Mesa Prep is a charter school near Phoenix, AZ.  Their baseball team is really good, and incidentally their starting 2nd baseman is a 2nd basewoman.  Twice this year they played Our Lady of Sorrows, a school of kind-of Catholics for whom the actual Catholics are just far too liberal.  Both times OLoS refused to play Mesa Prep if they fielded their starting 2nd baseman.  They apparently have a rule prohibiting co-ed sports.  So Mesa prep didn't play their best player at 2nd and won both games.

In their league championship Mesa Prep decided that they wouldn't sit her, and OLoS forfeited.

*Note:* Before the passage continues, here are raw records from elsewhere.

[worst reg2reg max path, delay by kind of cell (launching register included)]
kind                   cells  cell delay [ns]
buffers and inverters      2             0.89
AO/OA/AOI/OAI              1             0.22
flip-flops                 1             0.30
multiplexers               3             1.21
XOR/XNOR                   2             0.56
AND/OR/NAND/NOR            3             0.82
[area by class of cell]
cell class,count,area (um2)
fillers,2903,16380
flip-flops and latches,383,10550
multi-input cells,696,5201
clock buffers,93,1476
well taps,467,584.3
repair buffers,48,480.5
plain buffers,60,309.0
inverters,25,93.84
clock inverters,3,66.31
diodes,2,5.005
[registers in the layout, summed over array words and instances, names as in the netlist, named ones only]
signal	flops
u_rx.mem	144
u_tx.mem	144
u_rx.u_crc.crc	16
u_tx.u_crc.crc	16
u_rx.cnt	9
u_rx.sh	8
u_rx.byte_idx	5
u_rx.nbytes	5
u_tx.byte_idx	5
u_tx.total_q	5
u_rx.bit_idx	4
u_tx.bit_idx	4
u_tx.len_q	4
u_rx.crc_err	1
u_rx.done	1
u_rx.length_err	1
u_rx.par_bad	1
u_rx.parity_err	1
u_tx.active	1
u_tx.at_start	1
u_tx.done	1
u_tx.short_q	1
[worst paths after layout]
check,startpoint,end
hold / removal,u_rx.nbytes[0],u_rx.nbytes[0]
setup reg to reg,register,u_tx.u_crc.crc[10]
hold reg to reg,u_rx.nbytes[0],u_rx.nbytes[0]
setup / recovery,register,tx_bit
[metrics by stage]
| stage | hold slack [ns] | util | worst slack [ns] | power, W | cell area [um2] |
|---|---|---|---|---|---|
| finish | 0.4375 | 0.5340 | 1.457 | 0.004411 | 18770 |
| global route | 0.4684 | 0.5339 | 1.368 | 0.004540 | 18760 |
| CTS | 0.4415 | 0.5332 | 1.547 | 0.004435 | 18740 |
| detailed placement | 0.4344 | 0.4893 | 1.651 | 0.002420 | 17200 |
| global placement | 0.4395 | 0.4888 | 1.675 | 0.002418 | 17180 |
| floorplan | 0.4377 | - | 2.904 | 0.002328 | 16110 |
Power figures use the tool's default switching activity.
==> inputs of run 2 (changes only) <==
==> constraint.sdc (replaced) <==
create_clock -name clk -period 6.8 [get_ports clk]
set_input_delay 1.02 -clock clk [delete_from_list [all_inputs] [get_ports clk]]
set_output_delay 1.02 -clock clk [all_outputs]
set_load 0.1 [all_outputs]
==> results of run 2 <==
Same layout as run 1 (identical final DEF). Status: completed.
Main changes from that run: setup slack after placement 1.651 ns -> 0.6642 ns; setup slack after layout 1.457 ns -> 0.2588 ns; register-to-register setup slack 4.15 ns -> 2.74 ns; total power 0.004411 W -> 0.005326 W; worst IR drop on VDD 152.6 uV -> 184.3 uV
`src/rtl/wm_pkg.sv`:
```
package wm_pkg;

    localparam int DEFAULT_WIDTH   = 36;
    localparam int DEFAULT_LATENCY = 3;

    typedef enum logic {
        MODE_UNSIGNED = 1'b0,
        MODE_SIGNED   = 1'b1
    } mul_mode_e;

    typedef enum logic {
        FORM_SINGLE   = 1'b0,
        FORM_PINGPONG = 1'b1
    } pipe_form_e;

    // Number of parallel lanes implied by a pipeline form.
    function automatic int lanes_for(input pipe_form_e form);
        return (form == FORM_PINGPONG) ? 2 : 1;
    endfunction

endpackage

```
`src/rtl/wm_extend.sv`:
```
module wm_extend #(
    parameter int WIDTH = wm_pkg::DEFAULT_WIDTH,
    localparam int W2   = 2 * WIDTH
) (
    input  wm_pkg::mul_mode_e mode,
    input  logic [WIDTH-1:0]  a,
    input  logic [WIDTH-1:0]  b,
    output logic [W2-1:0]     a_ext,
    output logic [W2-1:0]     b_ext
);
    logic fill_a, fill_b;

    // Signed: copy the top bit upward. Unsigned: fill with zeros.
    assign fill_a = (mode == wm_pkg::MODE_SIGNED) & a[WIDTH-1];
    assign fill_b = (mode == wm_pkg::MODE_SIGNED) & b[WIDTH-1];
    assign a_ext  = {{WIDTH{fill_a}}, a};
    assign b_ext  = {{WIDTH{fill_b}}, b};
endmodule

```
`src/rtl/wm_lane.sv`:
```
module wm_lane #(
    parameter int WIDTH   = wm_pkg::DEFAULT_WIDTH,
    parameter int LATENCY = wm_pkg::DEFAULT_LATENCY,
    localparam int W2     = 2 * WIDTH
) (
    input  logic          clk,
    input  logic          rst,
    input  logic          in_valid,
    input  logic [W2-1:0] a_ext,
    input  logic [W2-1:0] b_ext,
    output logic          out_valid,
    output logic [W2-1:0] out_prod
);
    // Stage 0 registers the extended operands and stage 1 the product.
    // The remaining stages only delay the product.
    logic [LATENCY-1:0]         vld_q;
    logic [W2-1:0]              opa_q, opb_q;
    logic [LATENCY-1:1][W2-1:0] prod_q;

    always_ff @(posedge clk) begin
        if (rst) begin
            vld_q <= '0;
        end else begin
            vld_q <= {vld_q[LATENCY-2:0], in_valid};
        end
        opa_q     <= a_ext;
        opb_q     <= b_ext;
        prod_q[1] <= opa_q * opb_q;
        for (int s = 2; s < LATENCY; s++) begin
            prod_q[s] <= prod_q[s-1];
        end
    end

    assign out_valid = vld_q[LATENCY-1];
    assign out_prod  = prod_q[LATENCY-1];

    initial begin
        if (LATENCY < 2) $error("wm_lane: LATENCY must be at least 2");
    end
endmodule

```
`src/rtl/wide_mul.sv`:
```
module wide_mul #(
    parameter int                 WIDTH   = wm_pkg::DEFAULT_WIDTH,
    parameter int                 LATENCY = wm_pkg::DEFAULT_LATENCY,
    parameter wm_pkg::pipe_form_e FORM    = wm_pkg::FORM_SINGLE
) (
    input  logic             clk,
    input  logic             rst,
    input  logic             in_valid,
    input  logic             in_signed,
    input  logic [WIDTH-1:0] in_a,
    input  logic [WIDTH-1:0] in_b,
    output logic             out_valid,
    output logic [WIDTH-1:0] out_lo,
    output logic [WIDTH-1:0] out_hi
);
    localparam int W2     = 2 * WIDTH;
    localparam int NLANES = wm_pkg::lanes_for(FORM);

    wm_pkg::mul_mode_e         mode;
    logic [W2-1:0]             a_ext, b_ext;
    logic [NLANES-1:0]         lane_in_vld, lane_out_vld;
    logic [NLANES-1:0][W2-1:0] lane_prod;
    logic [W2-1:0]             picked;

    assign mode = in_signed ? wm_pkg::MODE_SIGNED : wm_pkg::MODE_UNSIGNED;

    wm_extend #(.WIDTH(WIDTH)) u_extend (
        .mode  (mode),
        .a     (in_a),
        .b     (in_b),
        .a_ext (a_ext),
        .b_ext (b_ext)
    );

    generate
        if (NLANES == 2) begin : g_pingpong
            logic turn_q;  // 0: next operation goes to lane 0
            always_ff @(posedge clk) begin
                if (rst)           turn_q <= 1'b0;
                else if (in_valid) turn_q <= ~turn_q;
            end
            assign lane_in_vld = {in_valid & turn_q, in_valid & ~turn_q};
        end else begin : g_single
            assign lane_in_vld = in_valid;
        end

        for (genvar l = 0; l < NLANES; l++) begin : g_lane
            wm_lane #(.WIDTH(WIDTH), .LATENCY(LATENCY)) u_lane (
                .clk       (clk),
                .rst       (rst),
                .in_valid  (lane_in_vld[l]),
                .a_ext     (a_ext),
                .b_ext     (b_ext),
                .out_valid (lane_out_vld[l]),
                .out_prod  (lane_prod[l])
            );
        end
    endgenerate

    // At most one lane finishes per cycle because their issue cycles differ.
    always_comb begin
        picked = '0;
        for (int l = 0; l < NLANES; l++) begin
            if (lane_out_vld[l]) picked = lane_prod[l];
        end
    end

    assign out_valid = |lane_out_vld;
    assign out_lo    = picked[WIDTH-1:0];
    assign out_hi    = picked[W2-1:WIDTH];
endmodule

```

Here's a fun couple of paragraphs from the Washington Post article about the game:

The [OLoS] statement also said the school teaches boys respect by not placing girls in athletic competition, where “proper boundaries can only be respected with difficulty.”

Our Lady of Sorrows is run by the U.S. branch of the Society of Saint Pius X. The group represents conservative, traditional priests who broke from the Catholic Church in the 1980s.

So these boys are learning to respect Paige Sultzbach by refusing to play a game where they will never be forced to touch her.

Mesa Prep remains undefeated, and in every single measure of success, Our Lady of Sorrows just couldn't be more defeated.

Thursday, May 10, 2012

Purity

From the food52 blog:

Himalayan Salt: Hand-mined from ancient sea salt deposits from the Khewra Salt Mine in Pakistan, Himalayan salt is rich in minerals and believed to be one of the purest salts available 

How can salt (NaCl) be both "rich in minerals" and "one of the purest salts" at the same time?  "Pure" means not having stuff in your substance that isn't the substance itself.  If you are talking about salt, than then minerals other than salt in your salt makes that salt impure.

Impurities might be good, but they are what they are.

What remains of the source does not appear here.